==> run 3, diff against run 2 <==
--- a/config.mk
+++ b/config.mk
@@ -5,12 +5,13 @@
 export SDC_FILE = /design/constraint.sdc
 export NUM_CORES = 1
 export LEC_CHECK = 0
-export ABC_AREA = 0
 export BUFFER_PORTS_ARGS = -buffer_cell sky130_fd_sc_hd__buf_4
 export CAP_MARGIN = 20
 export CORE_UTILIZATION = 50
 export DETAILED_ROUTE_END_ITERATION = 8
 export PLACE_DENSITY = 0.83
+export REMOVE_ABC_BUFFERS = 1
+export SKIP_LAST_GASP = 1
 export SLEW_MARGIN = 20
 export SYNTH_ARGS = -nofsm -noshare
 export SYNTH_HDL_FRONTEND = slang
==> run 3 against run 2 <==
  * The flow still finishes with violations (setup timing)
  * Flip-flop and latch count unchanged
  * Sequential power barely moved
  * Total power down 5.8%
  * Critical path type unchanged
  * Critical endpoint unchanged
<file path="src/rtl/sync_fifo_vr.sv">
// Single-clock FIFO with valid/ready on both sides, first-word-fall-through read,
// fill level, programmable almost-full/almost-empty flags and synchronous flush.
module sync_fifo_vr #(
  parameter  int DATA_W     = 8,
  parameter  int DEPTH      = 8,
  parameter  int AFULL_LVL  = DEPTH - 2,
  parameter  int AEMPTY_LVL = 1,
  localparam int LVL_W      = $clog2(DEPTH) + 1
) (
  input  logic              clk,
  input  logic              rst,
  input  logic              flush,
  input  logic              in_valid,
  input  logic [DATA_W-1:0] in_data,
  output logic              in_ready,
  output logic              out_valid,
  output logic [DATA_W-1:0] out_data,
  input  logic              out_ready,
  output logic [LVL_W-1:0]  level,
  output logic              almost_full,
  output logic              almost_empty,
  output logic              full,
  output logic              empty
);

  localparam int PTR_W = $clog2(DEPTH);

  if ((DEPTH < 2) || ((DEPTH & (DEPTH - 1)) != 0)) begin : g_bad_depth
    $error("sync_fifo_vr: DEPTH must be a power of two >= 2");
  end
  if ((AFULL_LVL < 1) || (AFULL_LVL > DEPTH)) begin : g_bad_afull
    $error("sync_fifo_vr: AFULL_LVL must lie in 1..DEPTH");
  end
  if ((AEMPTY_LVL < 0) || (AEMPTY_LVL > DEPTH - 1)) begin : g_bad_aempty
    $error("sync_fifo_vr: AEMPTY_LVL must lie in 0..DEPTH-1");
  end

  logic [DATA_W-1:0] r_mem [DEPTH];
  logic [PTR_W-1:0]  r_wr_ptr;
  logic [PTR_W-1:0]  r_rd_ptr;
  logic [LVL_W-1:0]  r_level;
  logic              w_push;
  logic              w_pop;

  // Every flag decodes the registered level, so in_ready never depends on out_ready.
  assign full         = (r_level == LVL_W'(DEPTH));
  assign empty        = (r_level == '0);
  assign almost_full  = (r_level >= LVL_W'(AFULL_LVL));
  assign almost_empty = (r_level <= LVL_W'(AEMPTY_LVL));
  assign in_ready     = !full;
  assign out_valid    = !empty;
  assign out_data     = r_mem[r_rd_ptr];
  assign level        = r_level;

  assign w_push = in_valid && in_ready && !flush && !rst;
  assign w_pop  = out_valid && out_ready && !flush && !rst;

  always_ff @(posedge clk) begin
    if (w_push) begin
      r_mem[r_wr_ptr] <= in_data;
    end
  end

  // DEPTH is a power of two, so pointers wrap by natural overflow.
  always_ff @(posedge clk) begin
    if (rst || flush) begin
      r_wr_ptr <= '0;
      r_rd_ptr <= '0;
      r_level  <= '0;
    end else begin
      if (w_push) begin
        r_wr_ptr <= r_wr_ptr + PTR_W'(1);
      end
      if (w_pop) begin
        r_rd_ptr <= r_rd_ptr + PTR_W'(1);
      end
      r_level <= r_level + LVL_W'(w_push) - LVL_W'(w_pop);
    end
  end

endmodule

</file>
### src/rtl/tdm_demux_8.sv
// Time-division demultiplexer: locks to a frame-sync marker on a 1-bit serial
// stream and reassembles each 8-slot frame into a parallel word (q[k] = slot k).
module tdm_demux_8 #(
    parameter bit STRICT_SYNC = 1'b1
) (
    input  logic       clk,
    input  logic       rst,
    input  logic       din,
    input  logic       en,
    input  logic       sync,
    output logic [7:0] q,
    output logic       q_valid,
    output logic [2:0] slot,
    output logic       locked,
    output logic       frame_err
);

    typedef enum logic {
        IDLE = 1'b0,
        RUN  = 1'b1
    } state_t;

    state_t     state;
    // Slot 7 never needs storage: it goes straight into q on completion.
    logic [6:0] shadow;

    // locked is a pure decode of the single state flop, so it is glitch-free.
    assign locked = (state == RUN);

    // NOTE: every register here uses non-blocking assignment so all updates
    // within one edge see the pre-edge values of slot/shadow.
    always_ff @(posedge clk) begin
        if (rst) begin
            state     <= IDLE;
            shadow    <= '0;
            slot      <= '0;
            q         <= '0;
            q_valid   <= 1'b0;
            frame_err <= 1'b0;
        end else begin
            // Pulses default low; each branch below raises at most one of them.
            q_valid   <= 1'b0;
            frame_err <= 1'b0;

            if (en) begin
                unique case (state)
                    IDLE: begin
                        if (sync) begin
                            shadow <= {6'b0, din};
                            slot   <= 3'd1;
                            state  <= RUN;
                        end
                    end

                    RUN: begin
                        if (sync && (slot != 3'd0)) begin
                            // Misplaced marker: drop the partial frame and
                            // treat this beat as slot 0 of a new frame.
                            frame_err <= 1'b1;
                            shadow    <= {6'b0, din};
                            slot      <= 3'd1;
                        end else if (STRICT_SYNC && !sync && (slot == 3'd0)) begin
                            frame_err <= 1'b1;
                            shadow    <= '0;
                            slot      <= 3'd0;
                            state     <= IDLE;
                        end else if (slot == 3'd7) begin
                            q       <= {din, shadow};
                            q_valid <= 1'b1;
                            shadow  <= '0;
                            slot    <= 3'd0;
                        end else begin
                            shadow[slot] <= din;
                            slot         <= slot + 3'd1;
                        end
                    end

                    default: state <= IDLE;
                endcase
            end
        end
    end

endmodule

### config.mk
export PLATFORM = sky130hd
export DESIGN_NAME = tdm_demux_8
export DESIGN_NICKNAME = d
export VERILOG_FILES = /design/src/rtl/tdm_demux_8.sv
export SDC_FILE = /design/constraint.sdc
export NUM_CORES = 1
export LEC_CHECK = 0
export CAP_MARGIN = 20
export CORE_MARGIN = 2
export CORE_UTILIZATION = 55
export CTS_BUF_LIST = sky130_fd_sc_hd__clkbuf_4
export DETAILED_ROUTE_END_ITERATION = 6
export PLACE_DENSITY = 0.8
export SYNTH_ARGS = -nofsm -noshare
export SYNTH_HDL_FRONTEND = slang
export SYNTH_SLANG_ARGS = --single-unit
### constraint.sdc
create_clock -name clk -period 5 [get_ports clk]
set_input_delay 0.5 -clock clk [delete_from_list [all_inputs] [get_ports clk]]
set_output_delay 0.5 -clock clk [all_outputs]
set_load 0.01 [all_outputs]
## Word level (Yosys, flattened, before mapping)

Cells that the tools add are included.

- Register bits after elaboration: 21
- Bits of input ports: 5
- Output and inout bits: 14
- Word-level logic and storage cells: 45

- Add/sub/neg operators: 1
- Magnitude comparators: 2
- Equal/unequal tests: 2
- Muxes and demuxes: 20
- Bitwise gates (word level): 4
- Reduce and logical (&&, ||, !) cells: 10

Operators with widths:

| cell | count |
|---|---|
| 2-to-1 mux 7 bit | 4 |
| one-hot mux 7 bit (2 select lines) | 1 |
| 2-to-1 mux 3 bit | 4 |
| bitwise mux 7 bit | 1 |
| 2-to-1 mux 1 bit | 7 |
| one-hot mux 3 bit (2 select lines) | 1 |
| AND reduction 5 bit | 1 |
| OR reduction 5 bit | 1 |
| < comparator 3 x 4 -> 1 bit (second input constant) | 1 |
| inverter 1 bit | 4 |
| adder 3 x 1 -> 3 bit (second input constant) | 1 |
| demux 1 bit (select 3 bit) | 1 |
| == test 3 bit (second input constant) | 1 |
| greater-or-equal comparator 3 x 1 -> 1 bit (second input constant) | 1 |
| logical AND 1 bit | 3 |
| zero test 3 bit | 1 |
| nonzero test 3 bit | 1 |
| OR reduction 3 bit | 1 |
| inequality test 2 bit (second input constant) | 1 |
| one-hot mux 1 bit (2 select lines) | 1 |
| AND reduction 2 bit | 1 |
| zero test 1 bit | 1 |

## Depth between registers and ports, before layout

- Word-level depth: 9
- Gate-level depth with buffers: 9
- Depth with buffers taken out: 9

## Least setup slack after synthesis

OpenSTA, ideal clock, no wires.

- Kind: register to register
- Start point: register slot[0]
- End point: register shadow[2]
- Data arrival time: 1.719 ns
- Slack: 3.207 ns
- Stages on the path, launching flop included: 10
- Buffers on the path: 0
- Clock period less this slack: 1.793 ns
- Cell sequence: dfxtp_1 inv_2 ha_1 nor2b_1 inv_1 ha_1 nand3b_1 a21oi_4 nand2_1 mux2i_1

- Cells in the longest elaborated chain, start to end: 9
- Elaborated cells on any way between the ends: 15
- Those cells by class: order compare: 2; eq/ne: 1; mux: 7; reduce/logical: 5

RTL lines:

| element | line | text |
|---|---|---|
| start, declared | 13 | `output logic [2:0] slot,` |
| start signal, assigned | 74 | `slot <= slot + 3'd1;` |
| < comparator 3 x 4 -> 1 bit (not written as such) / greater-or-equal comparator 3 x 1 -> 1 bit (equally long branches) | 73 | `shadow[slot] <= din;` |
| logical AND 1 bit (not written as such) | 73 |  |
| 2-to-1 mux 1 bit (not written as such) | 73 |  |
| demux 1 bit (select 3 bit) | 73 |  |
| bitwise mux 7 bit | 73 |  |
| 2-to-1 mux 7 bit | 67 | `end else if (slot == 3'd7) begin` |
| 2-to-1 mux 7 bit | 62 | `end else if (STRICT_SYNC && !sync && (slot == 3'd0)) begin` |
| 2-to-1 mux 7 bit (*) | 56 | `if (sync && (slot != 3'd0)) begin` |
| one-hot mux 7 bit (2 select lines) (*) | 46 | `unique case (state)` |
| end signal, assigned | 49 | `shadow <= {6'b0, din};` |
| end signal, assigned | 60 | `shadow <= {6'b0, din};` |
| end signal, assigned by index | 73 |  |
| end, declared | 25 | `logic [6:0] shadow;` |

Mark *: on every way between the ends. The rest lies on a longest branch, timed or not.
A chain may end at the register's enable or synchronous reset.

## Final worst setup path

- Start point: register slot[0]
- End point: register q[5]

- Cells in the longest elaborated chain, start to end: 4
- Elaborated cells on any way between the ends: 8
- Those cells by class: eq/ne: 1; bitwise: 2; reduce/logical: 5

RTL lines:

| element | line | text |
|---|---|---|
| zero test 3 bit / nonzero test 3 bit (equally long branches) | 62, 56 |  |
| logical AND 1 bit, on equally long branches | 62, 56 |  |
| inverter 1 bit (no source line) | n/a |  |
| AND reduction 5 bit (no source line) (*) | n/a |  |
| end signal, assigned | 68 | `q <= {din, shadow};` |
| end, declared | 11 | `output logic [7:0] q,` |

Marked as above.

==> metrics.yaml <==
status:
  outcome: "completed"
yosys:
  yosysSeqAreaShare_pct: 43.2
  synthesis.nets: 126
  yosysWarnings: 0
  ys_seq_elements: 21
  synth.cell_area_um2: 973
  synth_cell_type_count: 31
  avgSynthCellArea_um2: 8.46
  synthCells: 115
placement:
  portBuffers: 18
  dp_slack_ps: 2860
  place_congestion: 0.863
  dp_hpwl_um: 1400
power:
  power.density_nw_per_um2: 246
  finalPower_w: 0.000292
  vdd.ir_drop.worst_mv: 0.136
  cellLeakagePower_nw: 0.433
clocking:
  cts-htree-levels: 1
  numCtsBuffers: 3
  cts_root_buf: "clkbuf_4"
  cts_tree: "built"
  cts_setup_buffers: 0
  clockBufferDepth: 2
  cts_hold_buf: 0
  clk_latency_ps: 300
  ctsResizeCount: 0
  clk_pin_slew_ps: 110
  cts.sinks: 21
hold_path:
  min_to: "q[3]"
  hp-class: "flop to flop"
  holdPathStages: 2
  hp-start: "q[3]"
worst_setup_path:
  path_class: "flop to flop"
  cp-start-kind: "flop"
  reg2reg_from: "slot[0]"
  critPathRequiredTime_ps: 5220
  crit_buf_inv: 2
  cpPeakStageDelay_ps: 420
  cp-end-kind: "flop"
  reg2reg_to: "q[5]"
  cpMaxStageDelayCell: "dfxtp_1"
  critPathTopFamily: "simple AND/OR/NAND/NOR gates"
  cp_cell_sequence: "inv_2 > ha_1 > nor2b_1 > inv_1 > ha_1 > nand2_1 > nor2_1 > nand2_1 > a21oi_1"
  reg2reg_slack_ps: 2900
  ff2ff_path_depth: 9
  path_max_fanout: 9
  arrival_ps: 2320
timing:
  drv_slew: 0
  maxSlewHeadroom_pct: 54.9
  worst_slew_pin_slew_ps: 674
  hold_viol_final: 0
  final.min_clock_period_ps: 2100
  fin_skew_ps: 4.48
  fmax_mhz: 476
  finalHoldWorstSlack_ps: 457
  post-route-period-util_pct: 42.0
  setup_viol: 0
  rsz0062_at_grt: "no"
  fin_ws_ps: 2900
  setup-tns-final_ps: 0
route:
  first_pass_iters: 4
  wl_um: 1890
  drt-initial-drc-count: 30
  detail-route-antenna-nets: 0
  wl_per_cell_um: 12.5
  vias: 862
  vias_per_cell: 5.71
  drc: 0
global_route:
  grtUsageTotal_pct: 20.3
  grt_overflow: 0
  grt_pass1_wl_um: 3060
  antenna_found_initial: 0
  grt_pass1_vias: 715
  grt_max_degree: 18
layout:
  multi_input_area_um2: 522
  syn_to_final_growth_pct: 22.1
  register_area_um2: 420
  final_util_pct: 70.4
  fill_cells: 136
  antennaDiodeCount: 0
  finalNetCount: 146
  layout-drive-gt1-share_pct: 6.72
floorplanning:
  die_h_um: 46.1
  rows: 15
  die_w_um: 46.1
  initial_utilization_pct: 57.6
  core_um2: 1690
  io_pins: 19
  dieArea_um2: 2120
job:
  max-cap-violations: 0
-- tightest hold or removal path: cells and delay by family, from the launching register on --
kind,cells,cell delay [ps]
simple gates,1,50
flops,1,320
compound gates,1,50
-- per-stage QoR --
stage          instance area (um2)  cells
2_1_floorplan                  973    115
3_3_place_gp                  1160    147
3_5_place_dp                  1160    147
4_1_cts                       1190    151
5_1_grt                       1190    151
6_report                      1190    151
-- cell usage after synthesis --
cell / count / share of area, %
buf_4: 1 / 0.77
o21a_1: 1 / 0.77
a311oi_1: 1 / 0.90
or4_4: 1 / 1.2
nand4b_1: 2 / 1.8
o32ai_1: 1 / 0.90
nor3_1: 4 / 2.1
o311a_1: 1 / 1.0
dfxtp_1: 21 / 43
nand4_1: 2 / 1.3
nand3_2: 1 / 1.0
o21ai_2: 1 / 0.90
o21ai_0: 2 / 1.0
nor2b_1: 3 / 1.9
a21oi_1: 11 / 5.7
ha_1: 6 / 7.7
o2111ai_1: 1 / 0.90
nor4_1: 1 / 0.64
clkbuf_2: 1 / 0.51
and2b_1: 1 / 0.77
inv_2: 1 / 0.39
mux2i_1: 3 / 3.1
nand3_1: 6 / 3.1
nand2_1: 27 / 10
nor2_1: 7 / 2.7
o2bb2ai_1: 1 / 0.90
a21oi_4: 1 / 1.7
clkbuf_1: 1 / 0.39
o21ai_1: 1 / 0.51
inv_1: 3 / 1.2
nand3b_1: 1 / 0.77
-- per-layer routing --
| metal | wire (um) | up-vias | track usage [%] |
|---|---|---|---|
| met4 | 26 | 0 | 8.57 |
| met3 | 106 | 4 | 5.10 |
| met5 | 0 | - | 0 |
| met1 | 909 | 385 | 28.0 |
| li1 | - | 440 | - |
| met2 | 845 | 33 | 29.7 |
-- power by group --
group          switching (W)  internal (W)  total (W)
clock              0.0000485     0.0000365  0.0000850
sequential        0.00000400      0.000169   0.000173
combinational      0.0000194     0.0000144  0.0000338
total              0.0000719      0.000220   0.000292
-- registers in the layout, summed over array words and instances, names as in the netlist --
| register | cells |
|---|---|
| locked | 1 |
| frame_err | 1 |
| shadow | 7 |
| slot | 3 |
| q | 8 |
| q_valid | 1 |
-- cells by family (layout without fill, tap and decap cells) --
logic type	Yosys count	count (layout)	synth area share (%)
simple gates	56	56	27.6
mux	3	3	3.08
compound gates	22	22	15.2
fa+ha+maj	6	6	7.71
flops	21	21	43.2
buf+inv	7	26	3.21
-- cell type report --
| cell class | instances | share of cell area [%] |
|---|---|---|
| clock buffer | 4 | 2.53 |
| inverter | 4 | 1.26 |
| multi-input combinational | 87 | 43.9 |
| sequential | 21 | 35.4 |
| tap | 17 | 1.79 |
| timing repair buffer | 18 | 15.2 |
-- placed cells by master (no fill, tap or decap), drive strengths merged --
cell type	count
clkdlybuf4s50	18
nor2b	3
mux2i	3
o21ai	4
o311a	1
nor3	4
clkbuf	4
o2bb2ai	1
and2b	1
dfxtp	21
nor2	7
nand4b	2
a311oi	1
nor4	1
inv	4
o32ai	1
or4	1
nand2	27
ha	6
nand4	2
o2111ai	1
nand3	7
a21oi	12
nand3b	1
o21a	1
-- worst max-delay path by stage --
stage	slack, ps	endpoint	cells after the start	start
2_1_floorplan	3210	shadow[2]	9	slot[0]
3_3_place_gp	2870	q[4]	6	sync
3_5_place_dp	2860	q[5]	6	sync
6_report	2900	q[5]	9	slot[0]
4_1_cts	2910	q[5]	9	slot[0]
5_1_grt	2660	q[6]	9	slot[0]
No activity file was read; power rests on OpenSTA's default activity.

==========

→ **EXERCISE DETAILS**
From the records above, transcribe exactly the run of lines that opens with the line holding "- Muxes and demuxes: 20" and closes with the line holding "- Elaborated cells on any way between the ends: 15", both included.

→ **WORKED SOLUTION**
- Muxes and demuxes: 20
- Bitwise gates (word level): 4
- Reduce and logical (&&, ||, !) cells: 10

Operators with widths:

| cell | count |
|---|---|
| 2-to-1 mux 7 bit | 4 |
| one-hot mux 7 bit (2 select lines) | 1 |
| 2-to-1 mux 3 bit | 4 |
| bitwise mux 7 bit | 1 |
| 2-to-1 mux 1 bit | 7 |
| one-hot mux 3 bit (2 select lines) | 1 |
| AND reduction 5 bit | 1 |
| OR reduction 5 bit | 1 |
| < comparator 3 x 4 -> 1 bit (second input constant) | 1 |
| inverter 1 bit | 4 |
| adder 3 x 1 -> 3 bit (second input constant) | 1 |
| demux 1 bit (select 3 bit) | 1 |
| == test 3 bit (second input constant) | 1 |
| greater-or-equal comparator 3 x 1 -> 1 bit (second input constant) | 1 |
| logical AND 1 bit | 3 |
| zero test 3 bit | 1 |
| nonzero test 3 bit | 1 |
| OR reduction 3 bit | 1 |
| inequality test 2 bit (second input constant) | 1 |
| one-hot mux 1 bit (2 select lines) | 1 |
| AND reduction 2 bit | 1 |
| zero test 1 bit | 1 |

## Depth between registers and ports, before layout

- Word-level depth: 9
- Gate-level depth with buffers: 9
- Depth with buffers taken out: 9

## Least setup slack after synthesis

OpenSTA, ideal clock, no wires.

- Kind: register to register
- Start point: register slot[0]
- End point: register shadow[2]
- Data arrival time: 1.719 ns
- Slack: 3.207 ns
- Stages on the path, launching flop included: 10
- Buffers on the path: 0
- Clock period less this slack: 1.793 ns
- Cell sequence: dfxtp_1 inv_2 ha_1 nor2b_1 inv_1 ha_1 nand3b_1 a21oi_4 nand2_1 mux2i_1

- Cells in the longest elaborated chain, start to end: 9
- Elaborated cells on any way between the ends: 15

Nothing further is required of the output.